Figure 1: Simple latent regression on a fixed, pretrained generator can perform a number of image manipulation tasks based on single examples without requiring labelled concepts during training. We use this to probe the ability of GANs to compose scenes from image parts, suggesting that a compositional representation of objects and their properties exists already at the latent level.

Methodology

Latent Code Recovery

The key method revolves around a regressor network trained to predict latent codes from input images. This is coupled with a fixed GAN generator, allowing the regression model to map input images onto the generated image manifold, subsequently achieving realistic image synthesis. The loss function used includes image reconstruction and perceptual loss terms, alongside a latent recovery loss tailored to the specifics of the GAN architecture in question.

Figure 2: We train a latent space regressor $E$ to predict the latent code $\hat{z}$ that, when passed through a fixed generator, reconstructs input $x$. At training and test time, we can also modify the encoder input with additional binary mask $m$. Inference requires only a forward pass and the input $x$ can be unrealistic, as the encoder and generator serve as a prior to map the image back to the image manifold.

Handling Missing Data

To facilitate inpainting and the blending of image components, the regressor model incorporates a masking mechanism, enabling the network to explicitly handle unknown image regions. This allows the generator to realistically complete scenes with missing parts, preserving the integrity and coherence of the overall scene.
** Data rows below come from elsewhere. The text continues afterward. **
==> src/rtl/debug_reg_dumper.sv <==
// Debug register dumper: walks the register bank's debug read port, snapshots
// each word and streams it MSB byte first over a valid/ready byte interface.
module debug_reg_dumper #(
  parameter int BITS_REGS = 5,
  parameter int BITS_SIZE = 32,
  parameter int REG_SIZE  = 32
) (
  input  logic                 i_clk,
  input  logic                 i_reset,
  input  logic                 i_start,
  input  logic [BITS_SIZE-1:0] i_reg_data,
  input  logic                 i_tx_ready,
  output logic [BITS_REGS-1:0] o_addr_regs,
  output logic [7:0]           o_tx_data,
  output logic                 o_tx_valid,
  output logic                 o_busy,
  output logic                 o_done
);

  localparam int NBYTES = BITS_SIZE / 8;
  localparam int CNT_W  = (NBYTES > 1) ? $clog2(NBYTES) : 1;
  localparam logic [CNT_W-1:0]     LAST_BYTE = CNT_W'(NBYTES - 1);
  localparam logic [BITS_REGS-1:0] LAST_REG  = BITS_REGS'(REG_SIZE - 1);

  typedef enum logic [1:0] {
    IDLE,
    READ,
    SEND,
    DONE
  } state_t;

  state_t               state, state_n;
  logic [BITS_SIZE-1:0] shift, shift_n;
  logic [BITS_REGS-1:0] reg_idx, reg_idx_n;
  logic [CNT_W-1:0]     byte_cnt, byte_cnt_n;

  always_ff @(posedge i_clk) begin
    if (i_reset) begin
      state    <= IDLE;
      shift    <= '0;
      reg_idx  <= '0;
      byte_cnt <= '0;
    end else begin
      state    <= state_n;
      shift    <= shift_n;
      reg_idx  <= reg_idx_n;
      byte_cnt <= byte_cnt_n;
    end
  end

  always_comb begin
    state_n    = state;
    shift_n    = shift;
    reg_idx_n  = reg_idx;
    byte_cnt_n = byte_cnt;
    case (state)
      IDLE: begin
        if (i_start) begin
          reg_idx_n = '0;
          state_n   = READ;
        end
      end
      READ: begin
        // Address has been stable for a full cycle, so the word is captured once here.
        shift_n    = i_reg_data;
        byte_cnt_n = '0;
        state_n    = SEND;
      end
      SEND: begin
        if (i_tx_ready) begin
          if (byte_cnt != LAST_BYTE) begin
            shift_n    = shift << 8;
            byte_cnt_n = byte_cnt + CNT_W'(1);
          end else if (reg_idx != LAST_REG) begin
            reg_idx_n = reg_idx + BITS_REGS'(1);
            state_n   = READ;
          end else begin
            state_n = DONE;
          end
        end
      end
      DONE: state_n = IDLE;
      default: state_n = IDLE;
    endcase
  end

  assign o_addr_regs = reg_idx;
  assign o_tx_valid  = (state == SEND);
  assign o_tx_data   = (state == SEND) ? shift[BITS_SIZE-1 -: 8] : '0;
  assign o_busy      = (state != IDLE);
  assign o_done      = (state == DONE);

endmodule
Figure 3: Image completions using the latent space regressor. Given a partial image, a masked regressor realistically reconstructs the scene in a way that is consistent with the given context. The completions (``Inverted'') can vary depending on the exposed context region of the same input.

Experimental Evaluation

Image Composition

The experimental framework involves tasking the networks with recomposing collaged images. These collaged inputs are derived from disparate image parts, and the network must blend, inpaint, and align these inputs into a seamless, realistic output. The results demonstrate the regressor's ability to maintain realism while achieving significant reconstruction fidelity, balancing between these factors effectively across different dataset domains.
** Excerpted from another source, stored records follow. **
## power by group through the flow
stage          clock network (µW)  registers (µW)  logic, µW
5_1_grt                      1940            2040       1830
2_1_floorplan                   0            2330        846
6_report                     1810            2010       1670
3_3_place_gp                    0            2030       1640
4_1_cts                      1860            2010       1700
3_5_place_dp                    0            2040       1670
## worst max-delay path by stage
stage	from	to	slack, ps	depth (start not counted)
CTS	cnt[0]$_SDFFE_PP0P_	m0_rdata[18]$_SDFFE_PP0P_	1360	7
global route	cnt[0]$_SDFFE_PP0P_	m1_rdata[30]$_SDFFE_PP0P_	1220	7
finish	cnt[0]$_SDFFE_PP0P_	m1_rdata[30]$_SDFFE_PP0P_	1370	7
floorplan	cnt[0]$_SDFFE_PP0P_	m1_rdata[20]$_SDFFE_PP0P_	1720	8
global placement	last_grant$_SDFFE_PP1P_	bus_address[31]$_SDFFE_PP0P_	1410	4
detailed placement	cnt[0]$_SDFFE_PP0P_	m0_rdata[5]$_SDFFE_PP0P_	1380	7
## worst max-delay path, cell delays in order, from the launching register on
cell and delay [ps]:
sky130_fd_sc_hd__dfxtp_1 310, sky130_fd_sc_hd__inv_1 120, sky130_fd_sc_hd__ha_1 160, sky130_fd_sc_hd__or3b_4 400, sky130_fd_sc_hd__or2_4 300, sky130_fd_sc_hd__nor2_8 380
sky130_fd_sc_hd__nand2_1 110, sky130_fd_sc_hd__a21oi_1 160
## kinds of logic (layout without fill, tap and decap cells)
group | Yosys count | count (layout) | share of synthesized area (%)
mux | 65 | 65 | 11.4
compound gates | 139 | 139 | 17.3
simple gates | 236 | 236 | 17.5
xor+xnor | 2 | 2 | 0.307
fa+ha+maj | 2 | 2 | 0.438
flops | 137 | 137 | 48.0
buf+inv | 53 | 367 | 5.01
===== src/rtl/i_type_pkg.sv =====
// Shared RV32I OP-IMM definitions: opcode, funct3/funct7 encodings and
// immediate sign extension used by the execute unit.
package i_type_pkg;

  localparam int          XLEN         = 32;
  localparam logic [6:0]  OPCODE_OPIMM = 7'b0010011;
  localparam logic [6:0]  F7_SRA       = 7'h20;

  typedef enum logic [2:0] {
    F3_ADD  = 3'd0,
    F3_SLL  = 3'd1,
    F3_SLT  = 3'd2,
    F3_SLTU = 3'd3,
    F3_XOR  = 3'd4,
    F3_SR   = 3'd5,
    F3_OR   = 3'd6,
    F3_AND  = 3'd7
  } funct3_e;

  function automatic logic [31:0] sext12(input logic [11:0] v);
    return {{20{v[11]}}, v};
  endfunction

endpackage


===== src/rtl/i_type_opimm_alu.sv =====
// Combinational OP-IMM datapath and legality decode. Illegal encodings
// drive out to all-X so downstream misuse is visible in simulation.
module opimm_alu
  import i_type_pkg::*;
#(
  parameter int         XLEN   = 32,
  parameter logic [6:0] OPCODE = OPCODE_OPIMM
) (
  input  logic [6:0]      opcode,
  input  logic [2:0]      funct3,
  input  logic [11:0]     imm,
  input  logic [XLEN-1:0] in1,
  output logic [XLEN-1:0] out,
  output logic            illegal
);

  logic [XLEN-1:0] simm;
  logic [4:0]      shamt;
  logic [6:0]      f7;
  logic [XLEN-1:0] result;
  logic            bad;

  assign simm  = sext12(imm);
  assign shamt = imm[4:0];
  assign f7    = imm[11:5];

  always_comb begin
    result = '0;
    bad    = 1'b0;
    case (funct3_e'(funct3))
      F3_ADD:  result = in1 + simm;
      F3_SLL: begin
        bad    = (f7 != 7'd0);
        result = in1 << shamt;
      end
      F3_SLT:  result = {{(XLEN-1){1'b0}}, ($signed(in1) < $signed(simm))};
      F3_SLTU: result = {{(XLEN-1){1'b0}}, (in1 < simm)};
      F3_XOR:  result = in1 ^ simm;
      F3_SR: begin
        // f7 selects logical vs arithmetic; any other f7 is reserved.
        if (f7 == 7'd0)
          result = in1 >> shamt;
        else if (f7 == F7_SRA)
          result = $signed(in1) >>> shamt;
        else
          bad = 1'b1;
      end
      F3_OR:   result = in1 | simm;
      F3_AND:  result = in1 & simm;
    endcase
    if (opcode != OPCODE)
      bad = 1'b1;
    illegal = bad;
    out     = bad ? 'x : result;
  end

endmodule


===== src/rtl/i_type.sv =====
// OP-IMM execute unit: combinational ALU result plus a registered copy
// and valid flag for the writeback stage.
module i_type
  import i_type_pkg::*;
#(
  parameter int         XLEN         = 32,
  parameter logic [6:0] OPCODE_OPIMM = i_type_pkg::OPCODE_OPIMM
) (
  input  logic            clk,
  input  logic            rst,
  input  logic [6:0]      opcode,
  input  logic [2:0]      funct3,
  input  logic [11:0]     imm,
  input  logic [XLEN-1:0] in1,
  output logic [XLEN-1:0] out,
  output logic            illegal,
  output logic [XLEN-1:0] out_q,
  output logic            valid_q
);

  opimm_alu #(
    .XLEN   (XLEN),
    .OPCODE (OPCODE_OPIMM)
  ) u_alu (
    .opcode  (opcode),
    .funct3  (funct3),
    .imm     (imm),
    .in1     (in1),
    .out     (out),
    .illegal (illegal)
  );

  // valid_q high: out_q holds the legal result sampled at the last edge.
  // There is no ready/backpressure; writeback consumes every cycle.
  // Illegal cycles store zero so the register never captures X.
  always_ff @(posedge clk or posedge rst) begin
    if (rst) begin
      out_q   <= '0;
      valid_q <= 1'b0;
    end else begin
      valid_q <= ~illegal;
      out_q   <= illegal ? '0 : out;
    end
  end

endmodule


===== config.mk =====
export PLATFORM = sky130hd
export DESIGN_NAME = i_type
export DESIGN_NICKNAME = d
export VERILOG_FILES = /design/src/rtl/i_type_pkg.sv /design/src/rtl/i_type_opimm_alu.sv /design/src/rtl/i_type.sv
export SDC_FILE = /design/constraint.sdc
export NUM_CORES = 1
export LEC_CHECK = 0
export ABC_CLOCK_PERIOD_IN_PS = 8700
export BUFFER_PORTS_ARGS = -buffer_cell sky130_fd_sc_hd__buf_4
export CAP_MARGIN = 20
export CORE_MARGIN = 8
export CORE_UTILIZATION = 66
export CTS_BUF_LIST = sky130_fd_sc_hd__clkbuf_4 sky130_fd_sc_hd__clkbuf_8
export DETAILED_ROUTE_END_ITERATION = 10
export PLACE_DENSITY = 0.88
export SYNTH_ARGS = -nofsm -noshare
export SYNTH_HDL_FRONTEND = slang
export SYNTH_SLANG_ARGS = --single-unit

===== constraint.sdc =====
create_clock -name clk -period 8.7 [get_ports clk]
set_clock_uncertainty 0.1 [all_clocks]
set_input_delay 0.87 -clock clk [delete_from_list [all_inputs] [get_ports clk]]
set_output_delay 0.87 -clock clk [all_outputs]
set_load 0.02 [all_outputs]

==> results.sh <==
export IMPL_synth_seq_cells=33
export IMPL_postCtsSetupRepairBufs=0
export IMPL_outcome="complete, no violations"
export IMPL_avgSynthCellArea_sq_um=7.50
export IMPL_ant_nets=0
export IMPL_clock_path_buffers=2
export IMPL_grt_ovfl_total=0
export IMPL_cts_tree="built"
export IMPL_start_kind="input port"
export IMPL_multi_input_area_sq_mm=0.00767
export IMPL_grt_max_degree=74
export IMPL_die_area_sq_mm=0.0180
export IMPL_coreArea_sq_mm=0.0138
export IMPL_path_class="input port to output port"
export IMPL_period_minus_slack_ns=5.69
export IMPL_antenna_cells=0
export IMPL_vias_per_cell=7.69
export IMPL_crit_path_max_incr_delay_ns=0.57
export IMPL_fp_dieW_microns=134
export IMPL_crit_chain="buf_4 -> clkinv_1 -> buf_4 -> ha_1 -> o21ai_0 -> o21ai_0 -> a21oi_2 -> o31ai_2 -> a211oi_1 -> o21ai_0 -> nand4b_1 -> buf_4"
export IMPL_clkSinkCount=33
export IMPL_ys_warn_count=0
export IMPL_cts_resized=0
export IMPL_cts_clk_slew_worst_paths_ns=0.07
export IMPL_setup_violations=0
export IMPL_synth_async_reset_ratio_pct=100
export IMPL_power_leakage_nw=4.55
export IMPL_regArea_sq_um=826
export IMPL_max_cap_violations=0
export IMPL_worstMarginPinSlew_ns=1.03
export IMPL_htree_num_levels=2
export IMPL_required_ns=7.73
export IMPL_ys_types=81
export IMPL_initial_core_util_pct=67.1
export IMPL_portBuffers=121
export IMPL_vias=11100
export IMPL_synth_area_sq_mm=0.00924
export IMPL_cp_arrival_ns=4.72
export IMPL_final_cell_mix="nor2_1 (144), buf_4 (130), a21oi_1 (126)"
export IMPL_grt_pass1_vias=9989
export IMPL_layout_nets=1422
export IMPL_routed_wl_mm=39.8
export IMPL_grt_first_pass_wirelength_mm=59.3
export IMPL_synth_fp_nets=1386
export IMPL_root_buffer="clkbuf_8"
export IMPL_max_freq_ghz=0.176
export IMPL_yosysSeqAreaShare_pct=8.94
export IMPL_slew_viol_final=0
export IMPL_finalCritPeriodShare_pct=65.4
export IMPL_p_total_w=0.000936
export IMPL_worstPathMaxFanout=65
export IMPL_avgRoutedWirePerCell_microns=27.5
export IMPL_utilization_pct=73.4
export IMPL_areaGrowthSynthToFinish_pct=9.43
export IMPL_syn_inst=1232
export IMPL_drt_first_pass_iters=8
export IMPL_end_kind="output port"
export IMPL_cpMaxStageDelayCell="o21ai_0"
export IMPL_rows=43
export IMPL_rsz0062_at_grt="no"
export IMPL_holdBufCountCts=0
export IMPL_hold_class="input port to async pin"
export IMPL_slew_headroom_pct=30.9
export IMPL_irDropWorstVdd_mv=0.0549
export IMPL_synth_edf_count=0
export IMPL_finalSetupTns_ns=0
export IMPL_ios=122
export IMPL_die_h_microns=134
export IMPL_drive_gt1_share_pct=18.2
export IMPL_synth_flop_cell="dfrtp_1"
export IMPL_hpwl_mm=29.8
export IMPL_drc=0
export IMPL_drt_initial_drc_count=2257
export IMPL_fill_cells=1097
export IMPL_globalplace_congestion=1.12
export IMPL_finalHoldViolCount=0
export IMPL_p_per_area_mw_per_mm2=92.6
export IMPL_numCtsBuffers=5
export IMPL_layout_commonest_cell="nor2_1"
export IMPL_track_usage_pct=42.3
export IMPL_grt_antenna_before_repair=0
==> where the power goes <==
group	switching, W	internal [W]
logic	0.000407	0.000225
clock network	0.0000577	0.0000931
registers	0.000000103	0.000154
total	0.000465	0.000471
==> worst max-delay path, delay by kind of cell <==
| kind | cells | cell delay (ns) |
|---|---|---|
| AO/OA/AOI/OAI | 6 | 1.73 |
| buffers and inverters | 4 | 1.33 |
| adder cells (fa/ha/maj) | 1 | 0.45 |
| AND/OR/NAND/NOR | 1 | 0.29 |
==> synth_stat cells (all sizes together) (7+ instances only) <==
cell / count / area share [%]
nand2: 98 / 4.0
o31ai: 8 / 0.70
a211oi: 27 / 2.2
a211o: 11 / 1.0
ha: 97 / 13
o221ai: 7 / 0.66
o211ai: 11 / 0.89
xnor2: 11 / 1.0
nand4: 13 / 0.88
clkbuf: 61 / 2.5
and2: 31 / 2.1
inv: 68 / 2.8
mux4: 55 / 13
o21ai: 117 / 6.3
mux2i: 47 / 5.1
and3: 8 / 0.54
a31oi: 14 / 0.95
a21oi: 127 / 6.9
o21a: 8 / 0.65
a21o: 13 / 1.1
nand3: 15 / 0.81
nor3: 26 / 1.5
buf: 41 / 2.7
dfrtp: 33 / 8.9
o21bai: 8 / 0.65
nor2: 144 / 5.9
mux2: 20 / 2.4
==> area by class of cell <==
cell class | count | share of cell area [%]
multi-input combinational | 1027 | 75.9
timing repair buffer | 131 | 9.93
sequential | 33 | 8.17
inverter | 70 | 2.60
tap | 180 | 2.23
clock buffer | 6 | 0.817
clock inverter | 2 | 0.371
==> sequential cells by signal, indices dropped and copies added, names as in the netlist <==
signal and count:
out_q 32, valid_q 1
==> kinds of logic (layout without fill, tap and decap cells) <==
group | after synthesis | after routing | share of synthesized area [%]
AO/OA/AOI/OAI | 417 | 417 | 28.5
XOR/XNOR | 15 | 15 | 1.42
adder cells (fa/ha/maj) | 98 | 98 | 13.4
buffers and inverters | 172 | 209 | 8.07
flip-flops | 33 | 33 | 8.94
multiplexers | 122 | 122 | 20.9
AND/OR/NAND/NOR | 375 | 375 | 18.8
==> worst max-delay path by stage <==
| stage | startpoint | endpoint | slack [ns] | depth (start not counted) |
|---|---|---|---|---|
| floorplan | imm[11] | out[29] | 3.73 | 11 |
| global placement | imm[11] | out[29] | 3.32 | 13 |
| detailed placement | imm[11] | out[29] | 3.18 | 13 |
| CTS | imm[11] | out[29] | 3.18 | 13 |
| global route | imm[2] | out[26] | 2.88 | 12 |
| finish | imm[2] | out[17] | 3.01 | 12 |
==> per-stage QoR <==
stage               std cells  cell area [sq um]  worst slack, ns  hold WS [ns]
floorplan                1232               9240             3.73         0.899
global placement         1440               9960             3.32          1.09
detailed placement       1440               9960             3.18          1.13
CTS                      1448              10100             3.18         0.830
global route             1449              10100             2.88         0.462
finish                   1449              10100             3.01         0.450
==> per-layer routing <==
metal | GRT usage (%) | share of wire [%] | up-vias
met5 | 0 | 0 | -
met4 | 27.8 | 8.1 | 0
met3 | 10.2 | 16 | 254
met2 | 62.4 | 41 | 1164
met1 | 53.9 | 35 | 5109
li1 | - | - | 4610
Power figures use the tool's default switching activity.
Figure 4: Trained only on a masked reconstruction objective, a regressor into the latent space of a pretrained GAN allows the generator to recombine components of its generated images, despite strong misalignments and missing regions in the input. Here, we show automatically generated collaged inputs from extracted image parts and the corresponding outputs of the generators.

Comparison with Baselines

A variety of image reconstruction techniques are compared, including autoencoders and optimization-based methods. These comparisons reveal that GAN-based methods with a regressor are capable of maintaining a balance between realistic outputs and input fidelity, often surpassing other methods in realism and computational efficiency.

Figure 5: Comparing reconstruction of image collages (masked L1) to realism of the generated outputs on random church collages (left) and face collages (right) across different image reconstruction methods, broadly characterized as autoencoders, GAN-based optimization, GANs with an encoder to perform latent regression, and a combination of GAN, regression, and optimization.

Conclusion

This paper presents a novel use of latent space regression as a tool to explore and exploit the compositional capabilities inherent in pretrained GANs. The paper demonstrates that GANs inherently possess a compositional understanding within their latent spaces, which can be harnessed for various image manipulation and reconstruction tasks without requiring labeled data. This approach opens up avenues for real-time image editing applications, multimodal image synthesis, and the exploration of generative models' inherent biases and priors. Future work could expand on this framework by exploring more sophisticated manipulations and further dissecting the underlying representations encapsulated in the latent space.